ロシアの地政学から見た東ヨーロッパ、そしてウクライナ

ウクライナ情勢で大きな動きがありました。
BBC(http://www.bbc.co.uk/news/world-europe-26317912
特に重要な状況について述べておくと、
・大統領ヤヌコーヴィッチがキエフより脱出し、現在の正確な所在は不明
・釈放された元首相ティモシェンコが大統領選に出馬を表明
・ウクライナ議会が大統領の行政権を議長トゥルチノフに代行させる決議を採択

ウクライナ国内情勢についてはすでに前の投稿でも扱ったことがありますので、今回は東ヨーロッパ情勢におけるウクライナの位置づけ、特に地政学的な影響に重点を置いて整理しておきたいと思います。

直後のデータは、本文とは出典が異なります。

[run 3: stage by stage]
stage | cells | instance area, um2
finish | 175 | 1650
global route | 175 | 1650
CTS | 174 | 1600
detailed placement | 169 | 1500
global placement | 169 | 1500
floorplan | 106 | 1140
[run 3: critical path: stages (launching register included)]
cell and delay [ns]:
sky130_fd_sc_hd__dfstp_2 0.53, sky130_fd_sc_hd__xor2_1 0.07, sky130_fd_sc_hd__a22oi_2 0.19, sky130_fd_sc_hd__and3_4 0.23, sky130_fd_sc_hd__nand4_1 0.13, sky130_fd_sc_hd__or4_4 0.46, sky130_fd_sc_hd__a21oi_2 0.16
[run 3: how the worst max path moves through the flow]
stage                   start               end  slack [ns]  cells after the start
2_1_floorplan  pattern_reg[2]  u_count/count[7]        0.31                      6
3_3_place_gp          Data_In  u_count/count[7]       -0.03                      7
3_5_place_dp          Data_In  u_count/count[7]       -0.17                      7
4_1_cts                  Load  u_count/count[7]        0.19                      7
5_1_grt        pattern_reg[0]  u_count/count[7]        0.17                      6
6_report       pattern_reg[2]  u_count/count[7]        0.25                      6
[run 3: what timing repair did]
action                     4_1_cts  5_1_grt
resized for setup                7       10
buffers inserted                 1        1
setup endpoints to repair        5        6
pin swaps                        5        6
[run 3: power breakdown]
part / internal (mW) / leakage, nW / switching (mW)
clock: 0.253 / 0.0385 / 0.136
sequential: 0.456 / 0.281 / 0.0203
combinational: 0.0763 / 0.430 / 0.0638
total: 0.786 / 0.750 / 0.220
===== config.mk =====
export PLATFORM = sky130hd
export DESIGN_NAME = rgb_s_axis_receiver
export DESIGN_NICKNAME = d
export VERILOG_FILES = /design/src/rtl/rgb_s_axis_receiver.sv
export SDC_FILE = /design/constraint.sdc
export NUM_CORES = 1
export LEC_CHECK = 0
export BUFFER_PORTS_ARGS = -buffer_cell sky130_fd_sc_hd__buf_2
export CORE_AREA = 2 2 182 184
export DETAILED_ROUTE_END_ITERATION = 6
export DIE_AREA = 0 0 184 186
export HOLD_SLACK_MARGIN = 0.06
export PLACE_DENSITY = 0.71
export SLEW_MARGIN = 20
export SYNTH_ARGS = -nofsm -noshare
export SYNTH_HDL_FRONTEND = slang
export SYNTH_SLANG_ARGS = --single-unit

===== constraint.sdc =====
create_clock -name rgb_s_axis_aclk -period 3.6 [get_ports rgb_s_axis_aclk]
set_input_delay 0.36 -clock rgb_s_axis_aclk [delete_from_list [all_inputs] [get_ports rgb_s_axis_aclk]]
set_output_delay 0.36 -clock rgb_s_axis_aclk [all_outputs]
set_load 0.1 [all_outputs]
$ cat config.mk
export PLATFORM = sky130hd
export DESIGN_NAME = muldiv_unit
export DESIGN_NICKNAME = d
export VERILOG_FILES = /design/src/rtl/muldiv_unit.sv
export SDC_FILE = /design/constraint.sdc
export NUM_CORES = 2
export LEC_CHECK = 0
export BUFFER_PORTS_ARGS = -buffer_cell sky130_fd_sc_hd__clkbuf_2
export CAP_MARGIN = 20
export CELL_PAD_IN_SITES_DETAIL_PLACEMENT = 1
export CELL_PAD_IN_SITES_GLOBAL_PLACEMENT = 1
export CORE_MARGIN = 2
export CORE_UTILIZATION = 42
export CTS_CLUSTER_DIAMETER = 50
export DETAILED_ROUTE_END_ITERATION = 16
export PLACE_DENSITY = 0.73
export SLEW_MARGIN = 40
export SYNTH_ARGS = -nofsm -noshare
export SYNTH_HDL_FRONTEND = slang
export SYNTH_SLANG_ARGS = --single-unit
$ cat constraint.sdc
create_clock -name clk -period 11 [get_ports clk]
set_clock_uncertainty 0.1 [all_clocks]
set_input_delay 0.55 -clock clk [delete_from_list [all_inputs] [get_ports clk]]
set_output_delay 0.55 -clock clk [all_outputs]
set_load 0.02 [all_outputs]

ここで引用している地図はJ. M. CollinsによるMilitary Geography for Professionals and Publicからの引用です。
この地図で強調されているのはロシアの安全保障にとって東ヨーロッパ諸国は特にドイツに対する緩衝地域としての価値があるという点です。第二次世界大戦が勃発して以降、ソビエト連邦として併合された従属国(点線)と共産党政権を擁立してワルシャワ条約機構の構成国にした国家(斜線)が識別されています。

この地図から東ヨーロッパの地政学的な勢力図の概略を読み取ることができます。
つまり、ロシアは防衛正面が最も狭くなる地帯、つまり正面に対する戦力の密度が最も高くなる地帯にソビエト連邦の国境線を置いているということです。

従属国としてソビエト連邦に併合したのはバルト三国、ベラルーシ、ウクライナ、モルドバまでですが、独立させながらソ連を盟主とするワルシャワ条約機構の構成国の地位に置いた国家にはポーランド、東ドイツ、チェコスロバキア、ハンガリー、ルーマニア、ブルガリアがあります。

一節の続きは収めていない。